Han Changlin, Peng Zhiyong, Liu Yadong, Tang Jingsheng, Yu Yang, Zhou Zongtan
Department of Intelligence Science and Technology, College of Intelligence Science, National University of Defense Technology, Changsha, China.
Front Neurorobot. 2023 Mar 7;17:1089270. doi: 10.3389/fnbot.2023.1089270. eCollection 2023.
Reinforcement learning (RL) empowers the agent to learn robotic manipulation skills autonomously. Compared with traditional single-goal RL, semantic-goal-conditioned RL expands the agent capacity to accomplish multiple semantic manipulation instructions. However, due to sparsely distributed semantic goals and sparse-reward agent-environment interactions, the hard exploration problem arises and impedes the agent training process. In traditional RL, curiosity-motivated exploration shows effectiveness in solving the hard exploration problem. However, in semantic-goal-conditioned RL, the performance of previous curiosity-motivated methods deteriorates, which we propose is because of their two defects: uncontrollability and distraction. To solve these defects, we propose a conservative curiosity-motivated method named mutual information motivation with hybrid policy mechanism (MIHM). MIHM mainly contributes two innovations: the decoupled-mutual-information-based intrinsic motivation, which prevents the agent from being motivated to explore dangerous states by uncontrollable curiosity; the precisely trained and automatically switched hybrid policy mechanism, which eliminates the distraction from the curiosity-motivated policy and achieves the optimal utilization of exploration and exploitation. Compared with four state-of-the-art curiosity-motivated methods in the sparse-reward robotic manipulation task with 35 valid semantic goals, including stacks of 2 or 3 objects and pyramids, our MIHM shows the fastest learning speed. Moreover, MIHM achieves the highest 0.9 total success rate, which is up to 0.6 in other methods. Throughout all the baseline methods, our MIHM is the only one that achieves to stack three objects.

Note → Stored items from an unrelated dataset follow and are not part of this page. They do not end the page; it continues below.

[config.mk]
export PLATFORM = sky130hd
export DESIGN_NAME = cpr_bank
export DESIGN_NICKNAME = d
export VERILOG_FILES = /design/src/rtl/cpr_pkg.sv /design/src/rtl/cpr_slot.sv /design/src/rtl/cpr_lden_ctl.sv /design/src/rtl/cpr_shadow_ctl.sv /design/src/rtl/cpr_bank.sv
export SDC_FILE = /design/constraint.sdc
export NUM_CORES = 1
export LEC_CHECK = 0
export BUFFER_PORTS_ARGS = -buffer_cell sky130_fd_sc_hd__buf_2
export CELL_PAD_IN_SITES_DETAIL_PLACEMENT = 1
export CELL_PAD_IN_SITES_GLOBAL_PLACEMENT = 2
export CORE_MARGIN = 2
export CORE_UTILIZATION = 31
export CTS_BUF_LIST = sky130_fd_sc_hd__clkbuf_8
export DETAILED_ROUTE_END_ITERATION = 16
export HOLD_SLACK_MARGIN = 0.02
export PLACE_DENSITY_LB_ADDON = 0.1
export SETUP_SLACK_MARGIN = 0.5
export SKIP_CTS_REPAIR_TIMING = 1
export SYNTH_ARGS = -nofsm -noshare
export SYNTH_HDL_FRONTEND = slang
export SYNTH_SLANG_ARGS = --single-unit
[constraint.sdc]
create_clock -name clk -period 2.7 [get_ports clk]
set_input_delay 0.27 -clock clk [delete_from_list [all_inputs] [get_ports clk]]
set_output_delay 0.27 -clock clk [all_outputs]
set_load 0.005 [all_outputs]
[src/rtl/cpr_pkg.sv]
// Shared constants for the capture / PWM register bank.
// Assumes exactly four register slots; the roles depend on that count.
package cpr_pkg;
    localparam int CPR_NREG    = 4;
    localparam int CPR_IDX_W   = $clog2(CPR_NREG);
    // Slot indices whose role changes in PWM mode
    localparam int IDX_PER     = 0;
    localparam int IDX_CMP     = 1;
    localparam int IDX_SHD_PER = 2;
    localparam int IDX_SHD_CMP = 3;
    localparam int CPR_NACT    = 2;   // active slots fed by shadows

    typedef enum logic {
        MODE_CAPTURE = 1'b0,
        MODE_PWM     = 1'b1
    } cpr_mode_e;
endpackage

[src/rtl/cpr_slot.sv]
// One storage slot. Priority: capture load, then shadow transfer, then bus write.
// Assumes the caller gates cap_ld with mode and load-enable.
module cpr_slot #(
    parameter int DW = 32
) (
    input  logic          clk,
    input  logic          rst_n,
    input  logic          cap_ld,
    input  logic [DW-1:0] cnt_i,
    input  logic          xfer_ld,
    input  logic [DW-1:0] xfer_d,
    input  logic          wr_ld,
    input  logic [DW-1:0] wr_d,
    output logic [DW-1:0] q
);
    // Slot register update with fixed source priority
    always_ff @(posedge clk) begin
        if (!rst_n)       q <= '0;
        else if (cap_ld)  q <= cnt_i;
        else if (xfer_ld) q <= xfer_d;
        else if (wr_ld)   q <= wr_d;
    end

    // a capture load always stores the count of that edge
    p_capture_load_r1: assert property (@(posedge clk) disable iff (!rst_n)
        cap_ld |=> (q == $past(cnt_i)));
endmodule

[src/rtl/cpr_lden_ctl.sv]
// Load-enable bit: set or cleared by bus write, auto-cleared at a one-shot stop.
// Assumes stop_hit_i is already qualified with capture mode and load-enable.
module cpr_lden_ctl (
    input  logic clk,
    input  logic rst_n,
    input  logic wr_i,
    input  logic wdata_i,
    input  logic oneshot_i,
    input  logic stop_hit_i,
    output logic lden_o
);
    // Bus write wins over the automatic clear
    always_ff @(posedge clk) begin
        if (!rst_n)                       lden_o <= 1'b0;
        else if (wr_i)                    lden_o <= wdata_i;
        else if (oneshot_i && stop_hit_i) lden_o <= 1'b0;
    end

    p_oneshot_stop_r3: assert property (@(posedge clk) disable iff (!rst_n)
        (oneshot_i && stop_hit_i && !wr_i) |=> !lden_o);
    p_free_run_hold_r4: assert property (@(posedge clk) disable iff (!rst_n)
        (!oneshot_i && !wr_i) |=> $stable(lden_o));
    p_bus_write_r5: assert property (@(posedge clk) disable iff (!rst_n)
        wr_i |=> (lden_o == $past(wdata_i)));
endmodule

[src/rtl/cpr_shadow_ctl.sv]
// Decides when shadow slots move into the active period / compare slots.
// Immediate: the write data goes straight through. Deferred: the old shadow moves on count == period.
// Assumes pwm_i low means capture mode, where all transfer is locked out.
module cpr_shadow_ctl #(
    parameter int DW = 32
) (
    input  logic                           pwm_i,
    input  logic                           imm_i,
    input  logic [DW-1:0]                  cnt_i,
    input  logic [DW-1:0]                  per_i,
    input  logic                           wr_en_i,
    input  logic [cpr_pkg::CPR_IDX_W-1:0]  wr_idx_i,
    input  logic [DW-1:0]                  wr_data_i,
    input  logic [DW-1:0]                  shd_per_i,
    input  logic [DW-1:0]                  shd_cmp_i,
    output logic [cpr_pkg::CPR_NACT-1:0]   xfer_ld_o,
    output logic [DW-1:0]                  xfer_per_o,
    output logic [DW-1:0]                  xfer_cmp_o
);
    import cpr_pkg::*;

    logic period_hit;
    logic wr_shd_per;
    logic wr_shd_cmp;

    // Decode the shadow-slot writes and the period match
    always_comb begin
        period_hit = (cnt_i == per_i);
        wr_shd_per = wr_en_i && (wr_idx_i == CPR_IDX_W'(IDX_SHD_PER));
        wr_shd_cmp = wr_en_i && (wr_idx_i == CPR_IDX_W'(IDX_SHD_CMP));
    end

    // Pick the transfer source and strobe for each active slot
    always_comb begin
        xfer_ld_o  = '0;
        xfer_per_o = shd_per_i;
        xfer_cmp_o = shd_cmp_i;
        if (pwm_i) begin
            if (imm_i) begin
                xfer_ld_o[IDX_PER] = wr_shd_per;
                xfer_ld_o[IDX_CMP] = wr_shd_cmp;
                xfer_per_o         = wr_data_i;
                xfer_cmp_o         = wr_data_i;
            end else begin
                xfer_ld_o = {CPR_NACT{period_hit}};
            end
        end
    end
endmodule

[src/rtl/cpr_bank.sv]
// Top of the capture / asymmetric PWM register bank.
// Four slots are timestamps in capture mode; in PWM mode they are active period,
// active compare and their two shadows. Assumes strobes are one-cycle pulses.
module cpr_bank #(
    parameter int DW = 32
) (
    input  logic          clk,
    input  logic          rst_n,
    input  logic [DW-1:0] count_i,
    input  logic [3:0]    cap_stb_i,
    input  logic          pwm_mode_i,
    input  logic          oneshot_i,
    input  logic [1:0]    stop_idx_i,
    input  logic          shadow_imm_i,
    input  logic          wr_en_i,
    input  logic [1:0]    wr_idx_i,
    input  logic [DW-1:0] wr_data_i,
    input  logic          lden_wr_i,
    input  logic          lden_wdata_i,
    output logic [DW-1:0] reg1_o,
    output logic [DW-1:0] reg2_o,
    output logic [DW-1:0] reg3_o,
    output logic [DW-1:0] reg4_o,
    output logic          lden_o
);
    import cpr_pkg::*;

    cpr_mode_e                 mode;
    logic                      lden_q;
    logic                      stop_hit;
    logic [CPR_NREG-1:0]       cap_ld;
    logic [CPR_NREG-1:0]       wr_ld;
    logic [CPR_NREG-1:0]       xfer_ld;
    logic [DW-1:0]             xfer_d [CPR_NREG];
    logic [DW-1:0]             slot_q [CPR_NREG];
    logic [CPR_NACT-1:0]       act_ld;
    logic [DW-1:0]             act_per_d;
    logic [DW-1:0]             act_cmp_d;

    // Mode decode and the one-shot stop event
    always_comb begin
        mode     = pwm_mode_i ? MODE_PWM : MODE_CAPTURE;
        stop_hit = lden_q && (mode == MODE_CAPTURE) && cap_stb_i[stop_idx_i];
    end

    cpr_lden_ctl u_lden (
        .clk        (clk),
        .rst_n      (rst_n),
        .wr_i       (lden_wr_i),
        .wdata_i    (lden_wdata_i),
        .oneshot_i  (oneshot_i),
        .stop_hit_i (stop_hit),
        .lden_o     (lden_q)
    );

    cpr_shadow_ctl #(.DW(DW)) u_shadow (
        .pwm_i      (mode == MODE_PWM),
        .imm_i      (shadow_imm_i),
        .cnt_i      (count_i),
        .per_i      (slot_q[IDX_PER]),
        .wr_en_i    (wr_en_i),
        .wr_idx_i   (wr_idx_i),
        .wr_data_i  (wr_data_i),
        .shd_per_i  (slot_q[IDX_SHD_PER]),
        .shd_cmp_i  (slot_q[IDX_SHD_CMP]),
        .xfer_ld_o  (act_ld),
        .xfer_per_o (act_per_d),
        .xfer_cmp_o (act_cmp_d)
    );

    // Route transfers to the active slots only
    always_comb begin
        for (int k = 0; k < CPR_NREG; k++) begin
            xfer_ld[k] = 1'b0;
            xfer_d[k]  = '0;
        end
        xfer_ld[IDX_PER] = act_ld[IDX_PER];
        xfer_d[IDX_PER]  = act_per_d;
        xfer_ld[IDX_CMP] = act_ld[IDX_CMP];
        xfer_d[IDX_CMP]  = act_cmp_d;
    end

    // One slot per register, with per-slot capture and write decode
    for (genvar k = 0; k < CPR_NREG; k++) begin : g_slot
        always_comb begin
            cap_ld[k] = cap_stb_i[k] && lden_q && (mode == MODE_CAPTURE);
            wr_ld[k]  = wr_en_i && (wr_idx_i == CPR_IDX_W'(k));
        end
        cpr_slot #(.DW(DW)) u_slot (
            .clk     (clk),
            .rst_n   (rst_n),
            .cap_ld  (cap_ld[k]),
            .cnt_i   (count_i),
            .xfer_ld (xfer_ld[k]),
            .xfer_d  (xfer_d[k]),
            .wr_ld   (wr_ld[k]),
            .wr_d    (wr_data_i),
            .q       (slot_q[k])
        );
    end

    // Drive the outputs
    always_comb begin
        reg1_o = slot_q[IDX_PER];
        reg2_o = slot_q[IDX_CMP];
        reg3_o = slot_q[IDX_SHD_PER];
        reg4_o = slot_q[IDX_SHD_CMP];
        lden_o = lden_q;
    end

    p_inhibit_r2: assert property (@(posedge clk) disable iff (!rst_n)
        (!pwm_mode_i && !lden_o && !wr_en_i) |=>
        ($stable(reg1_o) && $stable(reg2_o) && $stable(reg3_o) && $stable(reg4_o)));
    p_lockout_r7: assert property (@(posedge clk) disable iff (!rst_n)
        (!pwm_mode_i && !cap_stb_i[0] && !(wr_en_i && wr_idx_i == 2'd0)) |=> $stable(reg1_o));
    p_pwm_ignores_strobe_r8: assert property (@(posedge clk) disable iff (!rst_n)
        (pwm_mode_i && !wr_en_i && !lden_wr_i && (shadow_imm_i || count_i != reg1_o)) |=>
        ($stable(reg1_o) && $stable(reg2_o) && $stable(reg3_o) && $stable(reg4_o) && $stable(lden_o)));
    p_immediate_r9: assert property (@(posedge clk) disable iff (!rst_n)
        (pwm_mode_i && shadow_imm_i && wr_en_i && wr_idx_i == 2'd2) |=>
        (reg1_o == $past(wr_data_i) && reg3_o == $past(wr_data_i)));
    p_deferred_r10: assert property (@(posedge clk) disable iff (!rst_n)
        (pwm_mode_i && !shadow_imm_i && count_i == reg1_o) |=>
        (reg1_o == $past(reg3_o) && reg2_o == $past(reg4_o)));
endmodule

After elaboration in Yosys (flattened, before gate mapping):

Index checks and enable logic that the tools add are counted.
Widths: inputs -> output; s select.

* bits in registers: 129
* latch bits: 0
* RAM bits: 0
* memory bits (read-only): 0
* input port bits: 80
* output and inout bits: 129
* logic and storage cells: 53
* memories kept: 0

* add/subtract/negate cells: 0
* $mul: 0
* divide/modulo/power cells: 0
* magnitude comparators: 1
* eq/ne operators: 4
* shifts and indexed selects: 0
* multiplexer cells: 21
* bitwise operators: 1
* reductions and logical operators: 21

Operators with widths (count)
* $mux 32: 14
* $eq 32x32->1: 1
* $logic_and 1x1->1: 15
* $reduce_bool 2->1: 3
* $reduce_bool 3->1: 2
* $eq 2x2->1 const B: 2
* $mux 1: 4
* $mux 2: 2
* $lt 2x3->1 const B: 1
* $bmux 1 s2: 1
* $eq 2x1->1 const B: 1
* $logic_not 2->1: 1
* $not 1->1: 1

Depth between registers and ports, before layout:

Gate-level depths: netlist (run 1).

* word-level depth: 7
* mapped depth: 9
* depth with buffers taken out: 6

Hierarchy:

From an unflattened synthesis (run 1), not the netlist that was laid out.

* cells, all modules: 981
* area total of the unflattened synthesis: 8543.2 um2

Modules (own cells, without submodules)
* cpr_slot: instances 4, cells an instance 185, area each 1843.0 um2, seq. area each 640.6 um2
* cpr_shadow_ctl: instances 1, cells an instance 223, area each 1034.7 um2, seq. area each 0.0 um2
* cpr_bank: instances 1, cells an instance 13, area each 93.8 um2, seq. area each 0.0 um2
* cpr_lden_ctl: instances 1, cells an instance 5, area each 42.5 um2, seq. area each 20.0 um2

Worst setup path after synthesis (run 1):

Ideal clock, no wire load.

* path type: reg2reg
* from: register g_slot[0].u_slot.q[22]
* to: register g_slot[0].u_slot.q[10]
* setup time: 117 ps
* arrival time: 1858 ps
* data required time: 2583 ps
* slack: 725 ps
* stages on the path, launching flop included: 9
* path buffers: 2
* clock period less this slack: 1975 ps
* path through: dfxtp_1 > xnor2_1 > nand4_1 > nor4_2 > nand3_1 > and3_1 > clkbuf_1 > clkbuf_1 > a32o_1

* word-level cells in the longest chain between the ends: 5
* elaborated cells on any way between the ends: 6
* classes of those cells: eq/ne (1); mux (4); reduce/logical (1)

RTL lines
* from (decl): RTL line cpr_slot.sv:14 `output logic [DW-1:0] q`
* from (signal assigned): RTL line cpr_slot.sv:19 `else if (cap_ld) q <= cnt_i;`
* from (signal assigned): RTL line cpr_slot.sv:20 `else if (xfer_ld) q <= xfer_d;`
* from (signal assigned): RTL line cpr_slot.sv:21 `else if (wr_ld) q <= wr_d;`
* $eq 32x32->1 (*): RTL line cpr_shadow_ctl.sv:28 `period_hit = (cnt_i == per_i);`
* $mux 2 (*): RTL line cpr_shadow_ctl.sv:39 `if (imm_i) begin`
* $mux 2 (*): RTL line cpr_shadow_ctl.sv:38 `if (pwm_i) begin`
* $mux 32: RTL line cpr_slot.sv:20
* $mux 32: RTL line cpr_slot.sv:19

Every way passes the cells marked *; elsewhere a longest branch is shown, timed or not.
A chain may end at the register's enable or synchronous reset.

Worst setup path in the final report (run 1):

* from: register g_slot[0].u_slot.q[28]
* to: register g_slot[0].u_slot.q[27]

Same word-level chain as after synthesis.

==> results of run 1 <==
[routing by layer]
metal,routed length (um),part of all wire,up-vias,GRT usage
met3,1960,0.066,29,0.0609
li1,-,-,3257,-
met2,14700,0.49,217,0.411
met4,437,0.015,2,0.0650
met1,12700,0.43,3594,0.296
met5,13,0.00044,-,0
[power by group through the flow]
| stage | logic, uW | registers, uW | clock network [uW] |
|---|---|---|---|
| final | 830 | 2100 | 1990 |
| after global routing | 902 | 2110 | 2120 |
| after floorplan | 415 | 2120 | 0 |
| after global placement | 758 | 2130 | 0 |
| after detailed placement | 781 | 2140 | 0 |
| after CTS | 786 | 2090 | 2040 |
[stage by stage]
step | power (uW) | utilization
after detailed placement | 2920 | 0.382
after floorplan | 2540 | -
final | 4910 | 0.429
after CTS | 4920 | 0.403
after global routing | 5130 | 0.429
after global placement | 2890 | 0.382
[state kept, by name, summed over array words and instances (netlist names)]
register / count
g_slot.u_slot.q: 128
u_lden.lden_o: 1
[cells by family after synthesis]
| kind of cell | Yosys count | synth area share |
|---|---|---|
| AOI/OAI and AO/OA | 292 | 0.384 |
| xor gates and xnor gates | 32 | 0.0402 |
| buffers and inverters | 141 | 0.0850 |
| DFF | 129 | 0.370 |
| muxes | 5 | 0.00897 |
| and+or+nand+nor | 165 | 0.112 |
[cells in the mapped netlist, drive strengths merged]
master	instances	share of area
a211o	31	0.039
a211oi	31	0.033
a21boi	1	0.0011
a21oi	3	0.0022
a31oi	32	0.029
a32o	31	0.044
and2	3	0.0027
and3	2	0.0018
and4	1	0.0016
buf	30	0.025
clkbuf	49	0.026
dfxtp	129	0.37
inv	62	0.033
mux2i	4	0.0057
mux4	1	0.0032
nand2	73	0.039
nand2b	32	0.029
nand3	4	0.0029
nand3b	3	0.0032
nand4	6	0.0054
nor2	34	0.018
nor2b	2	0.0018
nor3	2	0.0014
nor4	3	0.0045
o211a	64	0.092
o211ai	62	0.067
o21ai	5	0.0036
o32ai	31	0.071
o41ai	1	0.0023
xnor2	28	0.035
xor2	4	0.0050
[worst paths after layout]
check | endpoint | slack, ns | cells after the start
setup / recovery | g_slot[0].u_slot.q[27] | 0.41 | 8
hold / removal | g_slot[0].u_slot.q[30] | 0.12 | 3
setup reg to reg | g_slot[0].u_slot.q[27] | 0.41 | 8
hold reg to reg | g_slot[1].u_slot.q[1] | 0.47 | 2
[area by class of cell]
type                    instances  area [um^2]  area share
multi-input cells             495         4200       0.446
flip-flops and latches        129         2600       0.276
repair buffers                251         1560       0.166
well taps                     280          350      0.0372
clock buffers                  19          262      0.0278
inverters                      62          233      0.0247
clock inverters                13          206      0.0219
diodes                          1         2.50    0.000266
[worst min-delay path: cells and delay by family]
| family | cells | cell delay, ns |
|---|---|---|
| buf+inv | 1 | 0.11 |
| compound gates | 1 | 0.08 |
| simple gates | 1 | 0.07 |
==> results_dict.tcl, run 1 <==
set metrics [dict create \
    status "complete, no violations" \
    die_w_um 154 \
    final_cell_mix "buf_2 (208), dfxtp_1 (121), nand2_1 (71)" \
    worstHoldStart "cap_stb_i[0]" \
    p_clk_frac 0.405 \
    grt_overflow 0 \
    syn_avg_cell_area_um2 9.13 \
    critPathLaunchType "flip-flop" \
    cap_violations 0 \
    num-fill-cells 2546 \
    fin_crit_ns 2.29 \
    rows 54 \
    hold_ws_ns 0.116 \
    hold_violations 0 \
    num-nets-final 1036 \
    cp_slowest_cell "dfxtp_1" \
    crit_chain "xnor2_1 -> nand4_1 -> nor4_4 -> buf_4 -> clkbuf_16 -> a31oi_1 -> a211o_1 -> a32o_1" \
    crit_buf_inv 2 \
    grt_start_max_net_pins 65 \
    wire_per_inst_um 23.9 \
    p_seq_frac 0.426 \
    drive_above_1_share 0.381 \
    setup_slack_ns 0.408 \
    p_sw_uw 1380 \
    drtAntennaViolNets 0 \
    syn_nets 844 \
    die_h_um 154 \
    synth_cell_types 36 \
    antenna_found_initial 2 \
    grt_use_total 0.239 \
    dieArea_um2 23700 \
    leakagePower_uw 0.00444 \
    wl_mm 29.8 \
    cts_made_buffers 17 \
    clock_path_buffers 2 \
    irDropWorstVdd_mv 0.234 \
    path_clk_slew_ns 0.08 \
    worst_path_largest_cell_delay_ns 0.35 \
    arrival_ns 2.64 \
    drtIter0Drc 390 \
    slew_headroom 0.435 \
    grt_pass1_vias 7316 \
    ioPinCount 209 \
    crit_path_max_fanout 7 \
    critical_path.top_delay_family "compound AO/OA/AOI/OAI gates" \
    synthCells 764 \
    p_int_uw 3530 \
    clockRootBuffer "clkbuf_8" \
    core-area_um2 22000 \
    cts_tree "built" \
    path_class "flip-flop to flip-flop" \
    grt_first_pass_wirelength_mm 43.5 \
    via_count 7099 \
    final_cells 1250 \
    crit_required_ns 3.04 \
    syn-cell-area_um2 6980 \
    skew_ns 0.0177 \
    gp_congestion 0.798 \
    syn2layout_area_growth_pct 34.9 \
    post-place-ws_ns -0.0841 \
    final_common_cell "buf_2" \
    cts_htree_levels 4 \
    worst_pin_slew_ns 0.844 \
    combPwrFrac 0.169 \
    fmax_mhz 436 \
    placed_area_um2 8380 \
    swShare 0.282 \
    fin_setup_tns_ns 0 \
    clk_latency_ns 0.45 \
    io_buffers 208 \
    yosys_warnings 0 \
    power_density_nw_per_um2 522 \
    end_kind "flip-flop" \
    initial_core_util 0.318 \
    placedCellCount 1205 \
    drc 0 \
    ys_ff_latch 129 \
    stdcell_area_um2 9410 \
    ys_seq_area_frac 0.370 \
    r2r-start "g_slot[0].u_slot.q[28]" \
    rsz0062_at_grt "yes" \
    hold_class "primary input to flip-flop" \
    avgViaCountPerCell 5.68 \
    crit_start "g_slot[0].u_slot.q[28]" \
    finalSetupViolCount 0 \
    dr.pass1.iters 6 \
    period_share 0.849 \
    slew_viol_final 0 \
    dp.final_hpwl_mm 19.7 \
    clock-sinks 129 \
]
No activity file was read; power rests on OpenSTA's default activity.
==> run 2: changes to the inputs <==
Clock period 2.7 ns to 2.2 ns, I/O delays scaled along.
==> results_dict.tcl, run 2 (synthesis gave the netlist of run 1 again) <==
set metrics [dict create \
    status "finished, violations left" \
    violations "setup timing" \
    fmax_mhz 416 \
    num-nets-final 1093 \
    arrival_ns 2.80 \
    irDropWorstVdd_mv 0.333 \
    hold_violations 0 \
    rows 54 \
    clockRootBuffer "clkbuf_8" \
    cts_tree "built" \
    wl_mm 31.4 \
    setup_slack_ns -0.203 \
    clock-sinks 129 \
    grt_pass1_vias 7937 \
    leakagePower_uw 0.00472 \
    grt_first_pass_wirelength_mm 46.9 \
    cap_violations 0 \
    period_share 1.09 \
    grt_overflow 0 \
    finalSetupViolCount 64 \
    critPathLaunchType "flip-flop" \
    wire_per_inst_um 24.1 \
    power_density_nw_per_um2 597 \
    antenna_found_initial 2 \
    slew_viol_final 0 \
    top_regs "g_slot.u_slot.q x128, u_lden.lden_o x1" \
    die_h_um 154 \
    rsz0062_at_grt "yes" \
    hold_ws_ns 0.0596 \
    crit_required_ns 2.60 \
    slew_headroom 0.640 \
    avgViaCountPerCell 5.72 \
    clk_latency_ns 0.47 \
    path_clk_slew_ns 0.08 \
    initial_core_util 0.318 \
    regArea_um2 2600 \
    num-fill-cells 2599 \
    multi_input_area_um2 3980 \
    grt_use_total 0.256 \
    cts_htree_levels 4 \
    gp_congestion 0.819 \
    antenna_cells 0 \
    post-place-ws_ns -0.413 \
    path_class "flip-flop to flip-flop" \
    final_cell_mix "buf_2 (208), dfxtp_1 (112), buf_4 (76)" \
    dieArea_um2 23700 \
    largest-register "g_slot.u_slot.q" \
    largest_reg_flops 128 \
    ioPinCount 209 \
    cts_made_buffers 17 \
    grt_start_max_net_pins 65 \
    core-area_um2 22000 \
    via_count 7472 \
    worst_pin_slew_ns 0.538 \
    io_buffers 208 \
    syn2layout_area_growth_pct 38.5 \
    crit_path_max_fanout 8 \
    drtAntennaViolNets 0 \
    fin_crit_ns 2.40 \
    final_common_cell "buf_2" \
    drc 0 \
    dp.final_hpwl_mm 21.2 \
    skew_ns 0.0127 \
    dr.pass1.iters 5 \
    end_kind "flip-flop" \
    die_w_um 154 \
    drtIter0Drc 309 \
    drive_above_1_share 0.407 \
    clock_path_buffers 2 \
    hold_class "primary input to flip-flop" \
]
run 2: changes by cell type in the layout (fill, tap and decap cells not counted), moves of 9 or more:
cell	before	now
dfxtp_1	121	112
buf_4	22	76
a31oi_1	14	31
a31oi_2	11	1
dfxtp_2	5	17
run 2: final timing paths:
| kind | from | end | slack, ns | cells after the start |
|---|---|---|---|---|
| worst max register to register | g_slot[0].u_slot.q[26] | g_slot[0].u_slot.q[6] | -0.20 | 11 |
| worst min-delay path | cap_stb_i[0] | g_slot[0].u_slot.q[30] | 0.06 | 3 |
| worst max-delay path | g_slot[0].u_slot.q[26] | g_slot[0].u_slot.q[6] | -0.20 | 11 |
| worst min register to register | g_slot[1].u_slot.q[1] | g_slot[1].u_slot.q[1] | 0.47 | 2 |
run 2: per-layer routing:
| metal | routed length (um) | GRT usage |
|---|---|---|
| met1 | 13700 | 0.323 |
| met3 | 1780 | 0.0510 |
| met2 | 15400 | 0.434 |
| met4 | 566 | 0.0939 |
| met5 | 19 | 0 |
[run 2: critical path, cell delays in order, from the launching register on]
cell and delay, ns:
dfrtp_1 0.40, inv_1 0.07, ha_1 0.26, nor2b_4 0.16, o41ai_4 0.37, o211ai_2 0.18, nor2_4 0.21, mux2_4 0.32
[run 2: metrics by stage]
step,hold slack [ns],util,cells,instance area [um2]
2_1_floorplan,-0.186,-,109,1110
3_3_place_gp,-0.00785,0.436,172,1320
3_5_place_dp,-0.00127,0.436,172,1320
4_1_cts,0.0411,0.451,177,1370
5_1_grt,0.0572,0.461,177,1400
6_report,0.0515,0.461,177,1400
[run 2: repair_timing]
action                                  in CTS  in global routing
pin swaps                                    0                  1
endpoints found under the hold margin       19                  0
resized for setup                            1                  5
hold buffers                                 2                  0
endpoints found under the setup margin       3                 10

强化学习(RL)使智能体能够自主学习机器人操作技能。与传统的单目标强化学习相比,语义目标条件强化学习扩展了智能体完成多个语义操作指令的能力。然而,由于语义目标分布稀疏以及智能体与环境的交互奖励稀疏,出现了困难探索问题,阻碍了智能体的训练过程。在传统强化学习中,基于好奇心的探索在解决困难探索问题方面显示出有效性。然而,在语义目标条件强化学习中,先前基于好奇心的方法性能下降,我们认为这是由于它们的两个缺陷:不可控性和干扰性。为了解决这些缺陷,我们提出了一种保守的基于好奇心的方法,即具有混合策略机制的互信息激励(MIHM)。MIHM主要有两项创新:基于解耦互信息的内在激励,可防止智能体因不可控的好奇心而去探索危险状态;经过精确训练并能自动切换的混合策略机制,可消除基于好奇心的策略带来的干扰,并实现探索与利用的最优利用。在具有35个有效语义目标(包括2个或3个物体的堆叠以及金字塔)的稀疏奖励机器人操作任务中,与四种最先进的基于好奇心的方法相比,我们的MIHM显示出最快的学习速度。此外,MIHM实现了最高0.9的总成功率,而其他方法最高为0.6。在所有基线方法中,我们的MIHM是唯一能够堆叠三个物体的方法。